*** Opening of Data extracts ***
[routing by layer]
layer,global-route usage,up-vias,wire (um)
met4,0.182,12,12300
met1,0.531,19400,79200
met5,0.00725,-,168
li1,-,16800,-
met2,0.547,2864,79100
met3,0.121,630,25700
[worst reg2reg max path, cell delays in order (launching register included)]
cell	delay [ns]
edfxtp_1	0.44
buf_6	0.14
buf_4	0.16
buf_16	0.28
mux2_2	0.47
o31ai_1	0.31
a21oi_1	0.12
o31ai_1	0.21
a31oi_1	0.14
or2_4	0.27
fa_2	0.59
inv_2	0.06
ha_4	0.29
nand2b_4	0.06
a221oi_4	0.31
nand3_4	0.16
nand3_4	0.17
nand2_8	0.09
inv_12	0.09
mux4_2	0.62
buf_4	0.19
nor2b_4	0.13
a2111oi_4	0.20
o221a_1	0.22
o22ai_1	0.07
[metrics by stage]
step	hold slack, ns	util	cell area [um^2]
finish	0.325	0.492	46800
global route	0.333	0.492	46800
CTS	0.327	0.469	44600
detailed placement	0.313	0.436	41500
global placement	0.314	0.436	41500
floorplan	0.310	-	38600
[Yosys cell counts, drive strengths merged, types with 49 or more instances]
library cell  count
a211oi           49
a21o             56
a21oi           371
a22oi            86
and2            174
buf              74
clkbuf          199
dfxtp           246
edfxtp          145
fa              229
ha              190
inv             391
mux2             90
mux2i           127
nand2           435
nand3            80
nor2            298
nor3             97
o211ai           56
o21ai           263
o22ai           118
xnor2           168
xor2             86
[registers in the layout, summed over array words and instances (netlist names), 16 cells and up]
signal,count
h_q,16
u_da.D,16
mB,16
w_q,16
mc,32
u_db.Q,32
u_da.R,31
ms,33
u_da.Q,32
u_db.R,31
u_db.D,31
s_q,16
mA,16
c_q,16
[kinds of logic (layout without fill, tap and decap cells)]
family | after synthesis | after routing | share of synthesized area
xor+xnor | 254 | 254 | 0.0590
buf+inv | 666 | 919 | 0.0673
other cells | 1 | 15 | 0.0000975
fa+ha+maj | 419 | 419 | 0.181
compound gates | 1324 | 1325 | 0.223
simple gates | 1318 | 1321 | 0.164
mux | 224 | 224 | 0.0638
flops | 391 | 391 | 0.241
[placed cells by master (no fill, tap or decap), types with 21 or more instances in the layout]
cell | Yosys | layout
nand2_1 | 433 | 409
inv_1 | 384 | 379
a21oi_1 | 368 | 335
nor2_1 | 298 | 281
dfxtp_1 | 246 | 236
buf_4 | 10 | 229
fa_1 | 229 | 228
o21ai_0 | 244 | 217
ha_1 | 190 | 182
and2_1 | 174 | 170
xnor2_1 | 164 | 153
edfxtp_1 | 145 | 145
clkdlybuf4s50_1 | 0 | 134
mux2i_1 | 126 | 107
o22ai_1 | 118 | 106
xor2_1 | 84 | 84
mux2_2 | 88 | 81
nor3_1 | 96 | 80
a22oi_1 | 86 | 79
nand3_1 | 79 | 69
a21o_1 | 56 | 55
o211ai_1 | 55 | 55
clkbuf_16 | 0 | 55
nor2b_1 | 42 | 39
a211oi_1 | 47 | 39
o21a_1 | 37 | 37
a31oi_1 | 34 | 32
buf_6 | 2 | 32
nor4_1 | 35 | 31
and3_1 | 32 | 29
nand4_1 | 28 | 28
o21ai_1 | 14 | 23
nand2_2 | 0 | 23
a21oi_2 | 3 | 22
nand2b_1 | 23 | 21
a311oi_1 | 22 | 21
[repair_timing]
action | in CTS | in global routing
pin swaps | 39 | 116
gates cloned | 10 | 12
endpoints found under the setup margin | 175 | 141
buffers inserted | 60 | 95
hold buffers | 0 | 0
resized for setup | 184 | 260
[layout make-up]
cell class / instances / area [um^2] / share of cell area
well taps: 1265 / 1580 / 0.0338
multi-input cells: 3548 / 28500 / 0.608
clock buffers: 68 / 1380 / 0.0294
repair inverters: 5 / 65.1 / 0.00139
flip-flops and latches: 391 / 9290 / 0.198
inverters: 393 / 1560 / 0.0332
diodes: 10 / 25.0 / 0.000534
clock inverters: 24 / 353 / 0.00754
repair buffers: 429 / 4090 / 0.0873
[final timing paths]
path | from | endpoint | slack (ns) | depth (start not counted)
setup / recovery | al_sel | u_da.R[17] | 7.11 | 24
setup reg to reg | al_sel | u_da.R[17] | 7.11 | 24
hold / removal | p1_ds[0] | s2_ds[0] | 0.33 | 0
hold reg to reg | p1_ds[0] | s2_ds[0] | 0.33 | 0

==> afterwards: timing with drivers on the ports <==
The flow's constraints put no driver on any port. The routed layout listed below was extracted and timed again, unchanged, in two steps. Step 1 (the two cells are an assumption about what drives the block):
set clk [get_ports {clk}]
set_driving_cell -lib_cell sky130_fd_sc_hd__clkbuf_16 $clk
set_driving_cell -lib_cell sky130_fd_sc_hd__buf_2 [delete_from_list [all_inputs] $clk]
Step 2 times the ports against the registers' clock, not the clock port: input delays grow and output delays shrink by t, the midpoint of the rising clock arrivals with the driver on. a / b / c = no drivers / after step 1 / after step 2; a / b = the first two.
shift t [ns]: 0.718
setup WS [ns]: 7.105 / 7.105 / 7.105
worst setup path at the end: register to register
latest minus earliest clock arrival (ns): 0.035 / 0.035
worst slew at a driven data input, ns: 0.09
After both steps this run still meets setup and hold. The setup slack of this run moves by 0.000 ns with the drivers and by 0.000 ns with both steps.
This design comes from an exercise in tuning for small area, a short achievable clock period and few clock cycles per item on the open sky130 flow, not from production work.

==> inputs of build 2 <==
Design hdu_top, start of the top module:
module hdu_top (
    input  wire        clk,
    input  wire        rst,         
    input  wire        in_valid,
    output wire        in_ready,
    input  wire [31:0] in_cmd,
    input  wire [31:0] in_opa,
    input  wire [31:0] in_opb,
    output reg         out_valid,
    output wire [31:0] out_result,
    output wire [31:0] out_status
);
Settings: LEC_CHECK=0, CAP_MARGIN=20, CORE_MARGIN=2, CORE_UTILIZATION=40, SLEW_MARGIN=20; clock period 44.0 ns.
run.sh (not shown) runs the stock make flow with config.mk's settings and CLKGATE_MAP_FILE= SYNTH_SCRIPT=/design/flow/synth_recipe.tcl, a recipe that flattens the netlist after the stock synthesis.
==> build 25 (differences from build 2) <==
--- a/flow/design.v
+++ b/flow/design.v
@@ -358,50 +358,92 @@
                 default:     first1 = 3'd7;
             endcase
         end
     endfunction
     wire [2:0] kmax = first1(cxf);
     wire [2:0] kmin = first1(cnf);
     wire       bsel = (bp0 <= bp1);
     wire [4:0] vb   = bsel ? {bp1, 1'b1} : {bp0, 1'b0};
-    wire [5:0] d_hi = wc + (cfg_mod ? 6'd14 : 6'd8) - {1'b0, cfg_mod ? vmax : vb};
-    wire [5:0] d_lo = 6'd17 + {4'd0, c[31], 1'b0} + {1'b0, vmin} - wc;
-    wire       lo_w = cfg_mod && (d_lo <= d_hi);
-    wire [5:0] best_d = lo_w ? d_lo : d_hi;
-    wire [3:0] best_i = !cfg_mod ? {3'd0, bsel} : lo_w ? {1'b0, kmin} : {1'b1, kmax};
-    wire       dec_hit = (best_d <= cfg_thresh);
-    function [30:0] chip_of;
-        input       m;
-        input [3:0] i;
-        begin
-            if (!m) begin
-                chip_of = i[0] ? 31'h00007650 : 31'h000009af;
-            end else begin
-                case (i)
-                    4'h0: chip_of = 31'h6077ae6c;
-                    4'h1: chip_of = 31'h4e077ae6;
-                    4'h2: chip_of = 31'h6ce077ae;
-                    4'h3: chip_of = 31'h66ce077a;
-                    4'h4: chip_of = 31'h2e6ce077;
-                    4'h5: chip_of = 31'h7ae6ce07;
-                    4'h6: chip_of = 31'h77ae6ce0;
-                    4'h7: chip_of = 31'h077ae6ce;
-                    4'h8: chip_of = 31'h1f885193;
-                    4'h9: chip_of = 31'h31f88519;
-                    4'ha: chip_of = 31'h131f8851;
-                    4'hb: chip_of = 31'h1931f885;
-                    4'hc: chip_of = 31'h51931f88;
-                    4'hd: chip_of = 31'h051931f8;
-                    4'he: chip_of = 31'h0851931f;
-                    default: chip_of = 31'h78851931;
-                endcase
-            end
-        end
-    endfunction
+    wire [4:0] vsel = cfg_mod ? vmax : vb;
+    wire signed [7:0] k_hi = $signed({2'b00, wc}) + (cfg_mod ? 8'sd14 : 8'sd8)
+                             - $signed({2'b00, cfg_thresh});
+    wire signed [7:0] j_lo = $signed({2'b00, cfg_thresh}) + $signed({2'b00, wc})
+                             - 8'sd17 - $signed({6'd0, c[31], 1'b0});
+    wire       hit_hi = k_hi <= $signed({3'b000, vsel});
+    wire       hit_lo = cfg_mod && ($signed({3'b000, vmin}) <= j_lo);
+    wire [6:0] lo_sum = {2'b00, vmin} + {2'b00, vmax} + 7'd3 + {5'd0, c[31], 1'b0};
+    wire       lo_w   = lo_sum <= {wc, 1'b0};
+    wire       use_lo = hit_lo && lo_w;
+    wire       dec_hit = hit_hi || hit_lo;
+    wire [3:0] best_i = !cfg_mod ? {3'd0, bsel} : use_lo ? {1'b0, kmin} : {1'b1, kmax};
+    wire [4:0]  enc_i = {cfg_mod, c[3:0]};
+    wire [30:0] enc_chip;
+    localparam [31:0] CT0 = 32'hcf305555;
+    assign enc_chip[0] = CT0[enc_i];
+    localparam [31:0] CT1 = 32'h41be5555;
+    assign enc_chip[1] = CT1[enc_i];
+    localparam [31:0] CT2 = 32'h48b75555;
+    assign enc_chip[2] = CT2[enc_i];
+    localparam [31:0] CT3 = 32'h728d5555;
+    assign enc_chip[3] = CT3[enc_i];
+    localparam [31:0] CT4 = 32'he718aaaa;
+    assign enc_chip[4] = CT4[enc_i];
+    localparam [31:0] CT5 = 32'ha05f5555;
+    assign enc_chip[5] = CT5[enc_i];
+    localparam [31:0] CT6 = 32'h24dbaaaa;
+    assign enc_chip[6] = CT6[enc_i];
+    localparam [31:0] CT7 = 32'h39c65555;
+    assign enc_chip[7] = CT7[enc_i];
+    localparam [31:0] CT8 = 32'hf30c5555;
+    assign enc_chip[8] = CT8[enc_i];
+    localparam [31:0] CT9 = 32'h50afaaaa;
+    assign enc_chip[9] = CT9[enc_i];
+    localparam [31:0] CT10 = 32'h12edaaaa;
+    assign enc_chip[10] = CT10[enc_i];
+    localparam [31:0] CT11 = 32'h9c635555;
+    assign enc_chip[11] = CT11[enc_i];
+    localparam [31:0] CT12 = 32'hf906aaaa;
+    assign enc_chip[12] = CT12[enc_i];
+    localparam [31:0] CT13 = 32'h28d7aaaa;
+    assign enc_chip[13] = CT13[enc_i];
+    localparam [31:0] CT14 = 32'h09f6aaaa;
+    assign enc_chip[14] = CT14[enc_i];
+    localparam [31:0] CT15 = 32'h4eb10000;
+    assign enc_chip[15] = CT15[enc_i];
+    localparam [31:0] CT16 = 32'hfc030000;
+    assign enc_chip[16] = CT16[enc_i];
+    localparam [31:0] CT17 = 32'h14eb0000;
+    assign enc_chip[17] = CT17[enc_i];
+    localparam [31:0] CT18 = 32'h847b0000;
+    assign enc_chip[18] = CT18[enc_i];
+    localparam [31:0] CT19 = 32'h27d80000;
+    assign enc_chip[19] = CT19[enc_i];
+    localparam [31:0] CT20 = 32'h7e810000;
+    assign enc_chip[20] = CT20[enc_i];
+    localparam [31:0] CT21 = 32'h0af50000;
+    assign enc_chip[21] = CT21[enc_i];
+    localparam [31:0] CT22 = 32'h42bd0000;
+    assign enc_chip[22] = CT22[enc_i];
+    localparam [31:0] CT23 = 32'h936c0000;
+    assign enc_chip[23] = CT23[enc_i];
+    localparam [31:0] CT24 = 32'h3fc00000;
+    assign enc_chip[24] = CT24[enc_i];
+    localparam [31:0] CT25 = 32'h05fa0000;
+    assign enc_chip[25] = CT25[enc_i];
+    localparam [31:0] CT26 = 32'h21de0000;
+    assign enc_chip[26] = CT26[enc_i];
+    localparam [31:0] CT27 = 32'hc9360000;
+    assign enc_chip[27] = CT27[enc_i];
+    localparam [31:0] CT28 = 32'h9f600000;
+    assign enc_chip[28] = CT28[enc_i];
+    localparam [31:0] CT29 = 32'h827d0000;
+    assign enc_chip[29] = CT29[enc_i];
+    localparam [31:0] CT30 = 32'h906f0000;
+    assign enc_chip[30] = CT30[enc_i];
     wire is_hd  = s1_ok && s1_op == OP_HD;
     wire is_cfg = s1_ok && s1_op == OP_CFG;
     wire is_enc = s1_ok && s1_op == OP_ENC;
     wire is_dec = s1_ok && s1_op == OP_DEC;
     wire z4 = (c[31:4] == 28'd0);
     wire z1 = z4 && (c[3:1] == 3'd0);
     wire cfg_mod_ok = z1;
     wire cfg_thr_ok = s1_bz && (c[0] ? (!s1_b[5] || s1_b[4:0] == 5'd0)
@@ -440,17 +482,17 @@
                 end else if (is_enc) begin
                     if (!cfg_valid) begin
                         fault <= 1'b1;
                         cause <= C_NOT_CFG;
                     end else if (!enc_sym_ok) begin
                         fault <= 1'b1;
                         cause <= C_SYM_RANGE;
                     end else begin
-                        result <= chip_of(cfg_mod, c[3:0]);
+                        result <= enc_chip;
                         hit    <= 1'b0;
                     end
                 end else if (is_dec) begin
                     if (!cfg_valid) begin
                         fault <= 1'b1;
                         cause <= C_NOT_CFG;
                     end else if (dec_hit) begin
                         result <= {27'd0, best_i};
==> flow/flow/run.sh (new file) <==
#!/bin/bash
# The standard layout (standard.sh), with three changes to how the layout
# is made (constraints untouched):
#  - synthesis runs Yosys's synth with -noabc, so the full adders written in
#    the RTL reach extract_fa without the polarity changes abc -fast makes;
#  - ports are buffered with sky130_fd_sc_hd__buf_1;
#  - repair_timing over-fixes setup by the margin in flow/margin.txt.
set -o pipefail
export SETUP_SLACK_MARGIN=$(cat flow/margin.txt)
export BUFFER_PORTS_ARGS="-buffer_cell sky130_fd_sc_hd__buf_1"
bash standard.sh SYNTH_ARGS=-noabc finish > standard.log 2>&1
==> flow/flow/margin.txt (new file) <==
34
==> flow/standard.sh (new file) <==
#!/bin/bash
# synth_recipe.tcl (not shown) runs the flow's synth.tcl, then flattens the netlist and writes it again
# the make line also repeats each setting of config.mk as NAME=value (left out here)
make -C /OpenROAD-flow-scripts/flow DESIGN_CONFIG=/design/flow/config.mk WORK_HOME=/design/flow/orfs CLKGATE_MAP_FILE= SYNTH_SCRIPT=/design/flow/synth_recipe.tcl "${@:-finish}"
==> flow/config.mk (replaced) <==
export PLATFORM = sky130hd
export DESIGN_NAME = hdu_top
export DESIGN_NICKNAME = hdu_top
export VERILOG_FILES = /design/flow/design.v
export SDC_FILE = /design/flow/constraint.sdc
export NUM_CORES = 4
export LEC_CHECK = 0
export ABC_CLOCK_PERIOD_IN_PS = 9000
export CAP_MARGIN = 20
export CORE_MARGIN = 2
export CORE_UTILIZATION = 40
export SLEW_MARGIN = 20
removed: flow/run.sh
==> summary.txt <==
| metric | build 2 | build 25 |
|---|---|---|
| Outcome | complete, no violations | complete, no violations |
| Wire length per cell | 18.1 um | 18.6 um |
| Sequential portion of the cell area | 19.3% | 15.4% |
| Crit path launch | s1_x[0]$_DFF_P_ | cfg_thresh[1]$_SDFFE_PP0P_ |
| Routed WL | 29.9 mm | 30.0 mm |
| Fill count | 2447 | 2406 |
| Slowest-stage cell, CP | sky130_fd_sc_hd__o41ai_1 | sky130_fd_sc_hd__dfxtp_1 |
| Metal1 wirelength | 13.7 mm | 13.4 mm |
| FF+latch area | 0.00240 mm2 | 0.00180 mm2 |
| Synthesis-to-layout area growth | 21.2% | 15.4% |
| Worst hold slack | 449 ps | 468 ps |
| Pin count of the biggest net entering global routing | 47 | 67 |
| Clock network area share | 4.31% | 2.61% |
| Global routing met3 resource utilization | 3.79% | 3.15% |
| Critical Path Stages | 52 | 1 |
| Total Nets Final | 1580 | 1563 |
No run of this note included a check of the RTL's function; only the layout flow was run.

## afterwards: timing with drivers on the ports
Ports are ideal in the flow. The routed layouts listed here were re-timed in OpenROAD.
Step 1, drivers: a clkbuf_16 drives clk and a buf_2 each remaining input, both assumed.
Step 2 adds t to the input delays and takes it off the output delays; t is the mean of the earliest and latest rising clock arrival at the registers after step 1. Input paths then give back, and output paths get back, about the clock's delay inside the block.
a / b / c = no drivers / after step 1 / after step 2; a / b = the first two.
run | t, ns | setup slack, ns | clock arrival spread, ns | worst register clock-pin slew, ns
build 2 | 0.463 | 31.787 / 31.787 / 31.787 | 0.014 / 0.014 | 0.06 / 0.06
build 25 | 0.395 | 34.127 / 34.081 / 34.055 | 0.020 / 0.020 | 0.08 / 0.08
After both steps setup and hold are still met in every run listed. The setup slack of build 25, which loses most, moves by -0.046 ns with the drivers and by -0.072 ns with both steps.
*** Close of Data extracts ***
● **Prompt**:
What do the lines above say from the one containing "cell | Yosys | layout" down to the one containing "a311oi_1 | 22 | 21"? Return them exactly, both end lines included, and only them.

● **Exercise answer**:
cell | Yosys | layout
nand2_1 | 433 | 409
inv_1 | 384 | 379
a21oi_1 | 368 | 335
nor2_1 | 298 | 281
dfxtp_1 | 246 | 236
buf_4 | 10 | 229
fa_1 | 229 | 228
o21ai_0 | 244 | 217
ha_1 | 190 | 182
and2_1 | 174 | 170
xnor2_1 | 164 | 153
edfxtp_1 | 145 | 145
clkdlybuf4s50_1 | 0 | 134
mux2i_1 | 126 | 107
o22ai_1 | 118 | 106
xor2_1 | 84 | 84
mux2_2 | 88 | 81
nor3_1 | 96 | 80
a22oi_1 | 86 | 79
nand3_1 | 79 | 69
a21o_1 | 56 | 55
o211ai_1 | 55 | 55
clkbuf_16 | 0 | 55
nor2b_1 | 42 | 39
a211oi_1 | 47 | 39
o21a_1 | 37 | 37
a31oi_1 | 34 | 32
buf_6 | 2 | 32
nor4_1 | 35 | 31
and3_1 | 32 | 29
nand4_1 | 28 | 28
o21ai_1 | 14 | 23
nand2_2 | 0 | 23
a21oi_2 | 3 | 22
nand2b_1 | 23 | 21
a311oi_1 | 22 | 21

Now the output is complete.